After the opening monologue, Ellen spent too much time in the audience, often doing a whole lot of nothing: saying hi to famous people, copping their chairs, asking for money. These bits were dull and baggy, as was the show in general. (Speeches didn’t get cut off this year, which is sweet, but added up to about 30 minutes of the audiences’ life.) But the climax, when Ellen orchestrated a high-celebrity-wattage selfie, now the most tweeted tweet of all time, was another double-edged moment: a comment on how much we all love famous people and also a comment on how much famous people want to be loved. Ellen was celebrating fame, if you wanted to see that; she was also lightly poking fun, if you wanted to see that. Presumably more people saw the former, which is why the Academy hired her: She’s not an overt troublemaker.
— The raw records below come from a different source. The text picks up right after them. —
<file path="config.mk">
export PLATFORM = sky130hd
export DESIGN_NAME = mtrap_unit
export DESIGN_NICKNAME = d
export VERILOG_FILES = /design/src/rtl/mtrap_pkg.sv /design/src/rtl/mtrap_irq_arb.sv /design/src/rtl/mtrap_unit.sv
export SDC_FILE = /design/constraint.sdc
export NUM_CORES = 1
export LEC_CHECK = 0
export ABC_AREA = 1
export BUFFER_PORTS_ARGS = -buffer_cell sky130_fd_sc_hd__buf_2
export CORE_MARGIN = 2
export CORE_UTILIZATION = 30
export CTS_BUF_LIST = sky130_fd_sc_hd__clkbuf_4
export DETAILED_ROUTE_END_ITERATION = 8
export MAX_ROUTING_LAYER = met4
export PLACE_DENSITY = 0.43
export SLEW_MARGIN = 10
export SYNTH_ARGS = -nofsm -noshare
export SYNTH_HDL_FRONTEND = slang
export SYNTH_SLANG_ARGS = --single-unit
</file>
<file path="constraint.sdc">
create_clock -name clk -period 20.7 [get_ports clk]
set_clock_uncertainty 0.1 [all_clocks]
set_input_delay 1.035 -clock clk [delete_from_list [all_inputs] [get_ports clk]]
set_output_delay 1.035 -clock clk [all_outputs]
set_load 0.01 [all_outputs]
</file>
Ellen’s best joke came at the end of her monologue: “Possibility number one, 12 Years a Slave could win. Possibility number two, you’re all racists,” she said, a reductive bit of logic that nonetheless felt like a pretty accurate read of feelings about the Best Picture race. (Ellen’s next joke, “Now please welcome our first white presenter,” made it land even harder.) 12 Years a Slave did win and if all that proves is that the largely white Academy members were willing to watch and able to appreciate a movie about slavery—a low hurdle many people feared was too high—that’s better than nothing. As the show ended, with Steve McQueen joyfully grabbing his Oscar and then jumping up and down with glee, it felt like the long night had at least led up to something. I could tell: I was already forgetting how boring the long night had been.